Create a conda environment:

name: qwen3-tts
channels:
  - pytorch
  - nvidia
  - defaults
dependencies:
  - python=3.12
  - pip
  - pip:
      # PyTorch CUDA 12.6 wheels
      - --extra-index-url https://download.pytorch.org/whl/cu126
      - torch
      - torchvision
      - torchaudio

      # Qwen3-TTS
      - qwen-tts

      # Read/write audio files
      - soundfile

      # Download the model from Hugging Face / ModelScope
      - huggingface_hub[cli]
      - modelscope

Activate conda environment:

conda env create -f environment.yml
conda activate qwen3-tts

Step 3. Create a Python Script

Create a file named qwen3_tts_test.py:

import torch
import soundfile as sf
from qwen_tts import Qwen3TTSModel

# Use float16 instead of bfloat16 if your older GPU doesn't support bfloat16.
model = Qwen3TTSModel.from_pretrained(
    "Qwen/Qwen3-TTS-12Hz-1.7B-CustomVoice",
    device_map="cuda:0",
    dtype=torch.bfloat16,
    # Do not use attn_implementation="flash_attention_2" on Windows.
    #attn_implementation="flash_attention_2",
)

# single inference
wavs, sr = model.generate_custom_voice(
    text="Hello, this is a test.",
    language="English",
    speaker="Ryan",
)

sf.write("output.wav", wavs[0], sr)
print("output.wav has been saved!")

Run it:

python qwen3_tts_test.py

The result will be the audio file output.wav

Audio samples

Speaker Voice Description Native language
Vivian Bright, slightly edgy young female voice.
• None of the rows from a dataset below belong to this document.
Context: an optimization exercise on an open-source flow, tuned for small area, a short achievable clock period and few clock cycles per item. The choices shown serve that exercise and are no tape-out recipe.
Function was checked by simulation only, so behaviour that the tests miss may differ from the original.
The flow treats the clock pin as an ideal source. Dropping or thinning the clock tree relies on that and would not hold on a real chip.
Power figures rest on the tool's default switching activity, not on a simulated workload.

## maple
==> flow/design.v (excerpt) <==
module timing_example #(
    parameter int INPUT_WIDTH   = 32,
    parameter int OUTPUT_WIDTH  = 8,
    parameter int COUNTER_WIDTH = 64,
    parameter int NUM_PIPELINES = 16
) (
    input  logic                                  clk,
    input  logic                                  rst,
    input  logic [               INPUT_WIDTH-1:0] data_in,
    input  logic                                  data_in_valid,
    input  logic [NUM_PIPELINES*OUTPUT_WIDTH-1:0] pipe_in,
    output logic                                  ready,
    output logic [              OUTPUT_WIDTH-1:0] data_out,
    output logic                                  data_out_valid,
    output logic [             COUNTER_WIDTH-1:0] count
);
Size: roughly 240 I/O pins, about 8000 um^2 of cells after synthesis.
Settings: LEC_CHECK=0, CAP_MARGIN=20, CORE_MARGIN=2, CORE_UTILIZATION=75, SLEW_MARGIN=20, SYNTH_HIERARCHICAL=1, SYNTH_MINIMUM_KEEP_SIZE=0; clock period 8.0 ns.
standard.sh (not shown) runs the stock make flow with config.mk's settings and CLKGATE_MAP_FILE= SYNTH_SCRIPT=/design/flow/synth_recipe.tcl, a recipe that flattens the netlist after the stock synthesis.
==> flow/flow/run.sh <==
#!/bin/bash
# Standard synthesis, then the standard layout with two changes: ports are
# buffered with buf_1, and clock tree synthesis adds no dummy loads.
set -euo pipefail
bash standard.sh synth > synth.log 2>&1
export BUFFER_PORTS_ARGS="-buffer_cell sky130_fd_sc_hd__buf_1"
export CTS_ARGS="-sink_clustering_enable -repair_clock_nets -dont_use_dummy_load -buf_list {sky130_fd_sc_hd__clkbuf_4 sky130_fd_sc_hd__clkbuf_8}"
bash standard.sh > layout.log 2>&1
Testbench counts of maple, summed over its fixed seeds: cycles 1,632, items 1,600.
Inputs modified between maple and amber:
Settings: changing CORE_UTILIZATION from 75 to 40.
--- a/flow/flow/run.sh
+++ b/flow/flow/run.sh
@@ -5,4 +5,4 @@
 bash standard.sh synth > synth.log 2>&1
 export BUFFER_PORTS_ARGS="-buffer_cell sky130_fd_sc_hd__buf_1"
-export CTS_ARGS="-sink_clustering_enable -repair_clock_nets -dont_use_dummy_load -buf_list {sky130_fd_sc_hd__clkbuf_4 sky130_fd_sc_hd__clkbuf_8}"
+export CTS_ARGS="-repair_clock_nets -dont_use_dummy_load -buf_list {sky130_fd_sc_hd__clkbuf_4 sky130_fd_sc_hd__clkbuf_8}"
 bash standard.sh > layout.log 2>&1
Notes after the runs:
From maple to amber the numbers moved as follows: worst hold slack across all endpoints ~0 delta; cell area +about 1.8%; antenna violation net count after detailed routing ~0 delta.
amber ends up with a layout buffering overhead excluding clock cells that is 0.16 points lower than in maple.
Taking maple as the reference, in amber number of diodes added for antenna fixing picked up an extra 1, routed wire length lost 1.9 mm.
Relative to amber, the following input files were edited for juniper:
==> flow/flow/run.sh <==
#!/bin/bash
# Standard synthesis, then the standard layout with these changes: input ports
# are buffered with buf_1 and output ports with a buf_4, and clock tree
# synthesis adds no dummy loads.
set -euo pipefail
bash standard.sh synth > synth.log 2>&1
export BUFFER_PORTS_ARGS="-buffer_cell sky130_fd_sc_hd__buf_1"
export OUT_BUF=buf_4
export PRE_RESIZE_TCL=$PWD/flow/outbuf.tcl
export CTS_ARGS="-sink_clustering_enable -repair_clock_nets -dont_use_dummy_load -buf_list {sky130_fd_sc_hd__clkbuf_4 sky130_fd_sc_hd__clkbuf_8}"
bash standard.sh > layout.log 2>&1
==> flow/flow/outbuf.tcl (new file) <==
# Give the buffers that drive output ports a stronger cell than the buf_1
# used for the input ports.
set n 0
foreach port [get_ports -filter "direction == output"] {
  foreach pin [get_pins -of_objects [get_nets -of_objects $port] -filter "direction == output"] {
    set inst [get_cells -of_objects $pin]
    if {[get_property [get_lib_cells -of_objects $inst] name] eq "sky130_fd_sc_hd__buf_1"} {
      replace_cell $inst sky130_fd_sc_hd__$::env(OUT_BUF)
      incr n
    }
  }
}
puts "outbuf.tcl: $n output buffers set to $::env(OUT_BUF)"
Notes after the runs:
Run status, juniper: aborted in 3_4_place_resized, error STA-0100
amber -> juniper: number of cell rows flat
Comparing amber against juniper, there is no change at all in effective utilization at floorplan.
~same area after synthesis in amber and juniper
Post-synth net total came out exactly the same in amber and juniper.
Instance count of the mapped netlist: amber vs juniper identical
Diff juniper..amber | y dimension of the die | unchanged
### juniper -> pepper
==> flow/flow/run.sh <==
#!/bin/bash
# Standard synthesis, then the standard layout with these changes: ports are
# buffered with buf_1, clock tree synthesis adds no dummy loads, and the timing
# repair after global routing aims at a tighter setup margin than the 8 ns clock
# asks for, fixing only the worst paths by resizing and pin swaps.
set -euo pipefail
bash standard.sh synth > synth.log 2>&1
export BUFFER_PORTS_ARGS="-buffer_cell sky130_fd_sc_hd__buf_1"
export CTS_ARGS="-sink_clustering_enable -repair_clock_nets -dont_use_dummy_load -buf_list {sky130_fd_sc_hd__clkbuf_4 sky130_fd_sc_hd__clkbuf_8}"
bash standard.sh cts > layout_to_cts.log 2>&1
export SETUP_SLACK_MARGIN=5.53
export TNS_END_PERCENT=100
export SETUP_MOVE_SEQUENCE="sizeup,swap"
bash standard.sh > layout.log 2>&1
removed: flow/flow/outbuf.tcl
Results
juniper failed in 3_4_place_resized with STA-0100. pepper completed end to end with timing, DRC and antenna clean. Vertical die dimension: juniper vs pepper identical. Number of buffers inserted by port buffering: pepper vs juniper identical. Comparing juniper against pepper, there is no change at all in starting utilization of the core area. Re post-synthesis net count: no difference whatsoever between pepper and juniper. Reported for pepper and juniper, routability congestion estimate from global placement turned out identical to the last digit. From juniper to pepper the numbers moved as follows: gate count after technology mapping was more or less identical; average instance area after synthesis was more or less identical. The cell area after synthesis on pepper is in line with that on juniper. Re die width: no difference whatsoever between juniper and pepper.


== run 1 ==
Starting RTL as in the previous note.
clock: 8.0 ns
lec_check: 0
cap_margin: 20
core_margin: 2
core_utilization: 40
slew_margin: 20
synth_hierarchical: 1
synth_minimum_keep_size: 0
==> flow/flow/run.sh <==
#!/bin/bash
# Standard synthesis, then the standard layout with these changes: ports are
# buffered with buf_1, and after clock tree synthesis its tree is replaced by a
# balanced two-level tree of clkbuf_16 cells (flow/clktree.tcl).
set -euo pipefail
bash standard.sh synth > synth.log 2>&1
export BUFFER_PORTS_ARGS="-buffer_cell sky130_fd_sc_hd__buf_1"
export CTS_ARGS="-sink_clustering_enable -repair_clock_nets -dont_use_dummy_load -buf_list {sky130_fd_sc_hd__clkbuf_4 sky130_fd_sc_hd__clkbuf_8}"
export CLK_LEAVES=9
export CLK_LEAF_CELL=clkbuf_8
export POST_CTS_TCL=$PWD/flow/clktree.tcl
bash standard.sh > layout.log 2>&1
==> flow/flow/clktree.tcl <==
# Replace the clock tree that clock_tree_synthesis built with a two-level one:
# the clock port drives one root clkbuf_16, which drives CLK_LEAVES leaf buffers,
# each feeding the flip-flops of one region (regions of nearly equal size, cut
# across the longer side). Every flip-flop sees the same two buffers.
set nleaf [expr {[info exists ::env(CLK_LEAVES)] ? $::env(CLK_LEAVES) : 4}]
set block [ord::get_db_block]
set db [ord::get_db]
set master [$db findMaster sky130_fd_sc_hd__clkbuf_16]
set lmaster [$db findMaster sky130_fd_sc_hd__[expr {[info exists ::env(CLK_LEAF_CELL)] ? $::env(CLK_LEAF_CELL) : "clkbuf_16"}]]
set clk [$block findNet clk]

set flops {}
foreach inst [$block getInsts] {
  if {[[$inst getMaster] isSequential]} {
    set it [$inst findITerm CLK]
    lassign [$inst getLocation] x y
    lappend flops [list $inst $it $x $y]
  }
}
# the old tree: every buffer on the clock network
set old_insts {}
set old_nets {}
foreach net [$block getNets] {
  if {[$net getSigType] eq "CLOCK" && [$net getName] ne "clk"} { lappend old_nets $net }
}
foreach inst [$block getInsts] {
  set n [$inst getName]
  if {[string match clkbuf_* $n] || [string match clkload* $n]} { lappend old_insts $inst }
}
foreach f $flops { [lindex $f 1] disconnect }
foreach inst $old_insts { odb::dbInst_destroy $inst }
foreach net $old_nets { if {[$net getName] ne "clk"} { odb::dbNet_destroy $net } }

# split a group into n regions of nearly equal size, cutting across its longer side
proc split_n {items n} {
  if {$n <= 1} { return [list $items] }
  set xs [lmap f $items {lindex $f 2}]
  set ys [lmap f $items {lindex $f 3}]
  set dx [expr {[tcl::mathfunc::max {*}$xs] - [tcl::mathfunc::min {*}$xs]}]
  set dy [expr {[tcl::mathfunc::max {*}$ys] - [tcl::mathfunc::min {*}$ys]}]
  set idx [expr {$dx >= $dy ? 2 : 3}]
  set s [lsort -integer -index $idx $items]
  set n1 [expr {$n / 2}]
  set cut [expr {[llength $s] * $n1 / $n}]
  return [concat [split_n [lrange $s 0 [expr {$cut - 1}]] $n1] \
                 [split_n [lrange $s $cut end] [expr {$n - $n1}]]]
}
set groups [split_n $flops $nleaf]

proc centroid {items} {
  set sx 0; set sy 0
  foreach f $items { set sx [expr {$sx + [lindex $f 2]}]; set sy [expr {$sy + [lindex $f 3]}] }
  set n [llength $items]
  return [list [expr {int($sx / $n)}] [expr {int($sy / $n)}]]
}
lassign [centroid $flops] rx ry
set root [odb::dbInst_create $block $master clkroot]
$root setLocation $rx $ry
$root setPlacementStatus PLACED
[$root findITerm A] connect $clk
set rnet [odb::dbNet_create $block clknet_root]
$rnet setSigType CLOCK
[$root findITerm X] connect $rnet
set k 0
foreach g $groups {
  lassign [centroid $g] cx cy
  set leaf [odb::dbInst_create $block $lmaster clkleaf_$k]
  $leaf setLocation $cx $cy
  $leaf setPlacementStatus PLACED
  [$leaf findITerm A] connect $rnet
  set lnet [odb::dbNet_create $block clknet_leaf_$k]
  $lnet setSigType CLOCK
  [$leaf findITerm X] connect $lnet
  foreach f $g { [lindex $f 1] connect $lnet }
  incr k
}
puts "clktree.tcl: [llength $flops] flip-flops on $k leaves; removed [llength $old_insts] buffers"
detailed_placement
check_placement -verbose
estimate_parasitics -placement
report_clock_skew
report_checks -path_delay min -format end
Run 1 finished all stages; the layout is clean.
Testbench counts of run 1, summed over its fixed seeds: cycles 1,632, items 1,600.
The following lists how run 2 was set up differently from run 1:
-- flow/flow/run.sh --
<<< run 1, line 8
export CTS_ARGS="-sink_clustering_enable -repair_clock_nets -dont_use_dummy_load -buf_list {sky130_fd_sc_hd__clkbuf_4 sky130_fd_sc_hd__clkbuf_8}"
export CLK_LEAVES=9
export CLK_LEAF_CELL=clkbuf_8
>>> run 2, line 8
export CTS_ARGS="-sink_clustering_enable -repair_clock_nets -dont_use_dummy_load -buf_list {sky130_fd_sc_hd__clkbuf_4 sky130_fd_sc_hd__clkbuf_8}"
export CLK_LEAVES=12
export CLK_LEAF_CELL=clkbuf_8
==> comparison <==
Routed wire length, run 2 and run 1: higher on run 2
First-pass GRT wire length in run 2 vs run 1: up about 0.7%
The layout overhead on the synthesized area of run 2 exceeds that of run 1 by 0.52 points.
Maximum frequency essentially unchanged between run 1 and run 2.
Diff run 1..run 2 | overall die area | unchanged
Compare run 2 and run 1 | latest clock arrival within the worst-skew pair higher: run 2
Relative to run 1, the cell area measured on run 2 has increased slightly.
For run 3, these inputs were changed with respect to run 2:
-- flow/flow/run.sh --
<<< run 2, line 8
export CTS_ARGS="-sink_clustering_enable -repair_clock_nets -dont_use_dummy_load -buf_list {sky130_fd_sc_hd__clkbuf_4 sky130_fd_sc_hd__clkbuf_8}"
export CLK_LEAVES=12
export CLK_LEAF_CELL=clkbuf_8
export POST_CTS_TCL=$PWD/flow/clktree.tcl
>>> run 3, line 8
export CTS_ARGS="-sink_clustering_enable -repair_clock_nets -dont_use_dummy_load -buf_list {sky130_fd_sc_hd__clkbuf_4 sky130_fd_sc_hd__clkbuf_8}"
export CLK_LEAVES=10
export CLK_LEAF_CELL=clkbuf_8
export PRE_RESIZE_TCL=$PWD/flow/cntflop.tcl
export POST_CTS_TCL=$PWD/flow/clktree.tcl
==> flow/flow/cntflop.tcl (new file) <==
# Use the stronger drive (dfrtp_2) for the count register bits, which drive the
# count output ports.
set n 0
foreach inst [get_cells count*] {
  if {[get_property [get_lib_cells -of_objects $inst] name] eq "sky130_fd_sc_hd__dfrtp_1"} {
    replace_cell $inst sky130_fd_sc_hd__dfrtp_2
    incr n
  }
}
puts "cntflop.tcl: $n count flip-flops set to dfrtp_2"
Findings:
- As far as placer's final routability congestion estimate goes, run 3 and run 2 are indistinguishable; the numbers are identical.
- Of run 3 and run 2, the higher growth of design area from synthesis to finish belongs to run 3.
- | minimum setup slack after placement | run 3 vs run 2 | ≈ equal |
- A cell with the largest stage delay on the worst path of sky130_fd_sc_hd__dfrtp_2 is what run 3 shows, while sky130_fd_sc_hd__dfrtp_1 belongs to run 2.
- Met3 usage in global routing in run 3 vs run 2: up 0.25 points
diff inputs: run 3 => run 4
==> flow/flow/run.sh <==
#!/bin/bash
# Standard synthesis, then the standard layout with these changes: ports are
# buffered with buf_1 (buf_2 on the count outputs, flow/outbuf.tcl), and after clock tree synthesis its tree is replaced by a
# balanced two-level tree of clkbuf_16 cells (flow/clktree.tcl).
set -euo pipefail
bash standard.sh synth > synth.log 2>&1
export BUFFER_PORTS_ARGS="-buffer_cell sky130_fd_sc_hd__buf_1"
export CTS_ARGS="-sink_clustering_enable -repair_clock_nets -dont_use_dummy_load -buf_list {sky130_fd_sc_hd__clkbuf_4 sky130_fd_sc_hd__clkbuf_8}"
export CLK_LEAVES=10
export CLK_LEAF_CELL=clkbuf_8
export PRE_RESIZE_TCL=$PWD/flow/outbuf.tcl
export POST_CTS_TCL=$PWD/flow/clktree.tcl
bash standard.sh > layout.log 2>&1
==> flow/flow/outbuf.tcl (new file) <==
# Give the buffers that buffer_ports put on the count output ports a buf_2
# instead of the buf_1 used on the other ports.
set n 0
set block [ord::get_db_block]
foreach inst [$block getInsts] {
  if {![string match output* [$inst getName]]} { continue }
  if {[[$inst getMaster] getName] ne "sky130_fd_sc_hd__buf_1"} { continue }
  set net [[$inst findITerm X] getNet]
  if {[string match "count*" [$net getName]]} {
    replace_cell [get_cells [$inst getName]] sky130_fd_sc_hd__buf_2
    incr n
  }
}
puts "outbuf.tcl: $n count output buffers set to buf_2"
removed: flow/flow/cntflop.tcl
==> run summary <==
The relative contribution of sequential cells to total power was comparable across run 4 and run 3. Delta (run 4 minus run 3): leakage dissipation went up by about 9%; maximum frequency held; routed wire length per instance flat; post-layout minimum cycle time climbed 0.0065 ns.
Input changes introduced in run 5 (baseline for comparison: run 4):
==> flow/flow/run.sh <==
#!/bin/bash
# Standard synthesis, then the standard layout with these changes: ports are
# buffered with buf_1, and after clock tree synthesis its tree is replaced by a
# balanced two-level tree of clkbuf_16 cells (flow/clktree.tcl).
set -euo pipefail
bash standard.sh synth > synth.log 2>&1
export BUFFER_PORTS_ARGS="-buffer_cell sky130_fd_sc_hd__buf_1"
export CTS_ARGS="-sink_clustering_enable -repair_clock_nets -dont_use_dummy_load -buf_list {sky130_fd_sc_hd__clkbuf_4 sky130_fd_sc_hd__clkbuf_8}"
export CLK_LEAVES=8
export CLK_LEAF_CELL=clkbuf_16
export POST_CTS_TCL=$PWD/flow/clktree.tcl
bash standard.sh > layout.log 2>&1
-- flow/flow/clktree.tcl --
<<< run 4, line 2
# the clock port drives one root clkbuf_16, which drives CLK_LEAVES leaf buffers,
# each feeding the flip-flops of one region (regions of nearly equal size, cut
# across the longer side). Every flip-flop sees the same two buffers.
set nleaf [expr {[info exists ::env(CLK_LEAVES)] ? $::env(CLK_LEAVES) : 4}]
>>> run 5, line 2
# the clock port drives one root clkbuf_16, which drives CLK_LEAVES leaf buffers,
# each feeding the flip-flops of one region (split at the median x, then at the
# median y within each half). Every flip-flop sees the same two buffers.
set nleaf [expr {[info exists ::env(CLK_LEAVES)] ? $::env(CLK_LEAVES) : 4}]
<<< run 4, line 33

# split a group into n regions of nearly equal size, cutting across its longer side
proc split_n {items n} {
  if {$n <= 1} { return [list $items] }
  set xs [lmap f $items {lindex $f 2}]
  set ys [lmap f $items {lindex $f 3}]
  set dx [expr {[tcl::mathfunc::max {*}$xs] - [tcl::mathfunc::min {*}$xs]}]
  set dy [expr {[tcl::mathfunc::max {*}$ys] - [tcl::mathfunc::min {*}$ys]}]
  set idx [expr {$dx >= $dy ? 2 : 3}]
  set s [lsort -integer -index $idx $items]
  set n1 [expr {$n / 2}]
  set cut [expr {[llength $s] * $n1 / $n}]
  return [concat [split_n [lrange $s 0 [expr {$cut - 1}]] $n1] \
                 [split_n [lrange $s $cut end] [expr {$n - $n1}]]]
}
set groups [split_n $flops $nleaf]

>>> run 5, line 33

proc split_groups {items idx} {
  set s [lsort -integer -index $idx $items]
  set h [expr {[llength $s] / 2}]
  return [list [lrange $s 0 [expr {$h - 1}]] [lrange $s $h end]]
}
set groups [list $flops]
set axis 2
while {[llength $groups] < $nleaf} {
  set ng {}
  foreach g $groups { lappend ng {*}[split_groups $g $axis] }
  set groups $ng
  set axis [expr {$axis == 2 ? 3 : 2}]
}

removed: flow/flow/outbuf.tcl
Notes after the runs:
Total of fill cells in the finished design across run 4 and run 5: no real change.
Run 4 and run 5 ended up with nearly the same design area.
Run 5 gives less worst hold margin than run 4 did.
Looking at run 4 and run 5, the utilization after layout is a wash.
Looking at last element of the critical path, the count[4] result is from run 4; the count[29] one comes from run 5.
Taking run 4 as the reference, in run 5 sequential share of layout area barely changed, per-cell via count in the routed design went up about 0.6%.
No run of this note takes its clock network from TritonCTS; it comes from the design's own scripts or RTL.

## what the ideal ports hide
The flow's constraints put no driver on any port. The routed layouts listed below were extracted and timed again, unchanged, in two steps. Step 1 (the two cells are an assumption about what drives the block):
set clk [get_ports {clk}]
set_driving_cell -lib_cell sky130_fd_sc_hd__clkbuf_16 $clk
set_driving_cell -lib_cell sky130_fd_sc_hd__buf_2 [delete_from_list [all_inputs] $clk]
Step 2 times the ports against the registers' clock, not the clock port: input delays grow and output delays shrink by t, the midpoint of the rising clock arrivals with the driver on. Three values: no drivers, after step 1, after step 2; two values: the first two.
run | t, ns | setup slack, ns | worst data-port slew with drivers (ns)
maple | 0.479 | 5.280 / 5.242 / 5.080 | 0.08
amber | 0.471 | 5.364 / 5.324 / 5.104 | 0.06
pepper | 0.468 | 5.379 / 5.339 / 5.108 | 0.06
run 1 | 0.403 | 5.432 / 5.387 / 5.125 | 0.06
run 2 | 0.414 | 5.436 / 5.390 / 5.118 | 0.06
run 3 | 0.408 | 5.447 / 5.403 / 5.126 | 0.06
run 4 | 0.407 | 5.441 / 5.394 / 5.100 | 0.06
run 5 | 0.411 | 5.439 / 5.393 / 5.121 | 0.07
After both steps every run listed still meets setup and hold. For run 4, which loses most, drivers alone change the setup slack by -0.047 ns; drivers and shift together by -0.341 ns.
Chinese
Serena Warm, gentle young female voice. Chinese
Uncle_Fu Seasoned male voice with a low, mellow timbre. Chinese
Dylan Youthful Beijing male voice with a clear, natural timbre. Chinese (Beijing Dialect)
Eric Lively Chengdu male voice with a slightly husky brightness. Chinese (Sichuan Dialect)
Ryan Dynamic male voice with strong rhythmic drive. English
Aiden Sunny American male voice with a clear midrange. English
Ono_Anna Playful Japanese female voice with a light, nimble timbre. Japanese
Sohee Warm Korean female voice with rich emotion. Korean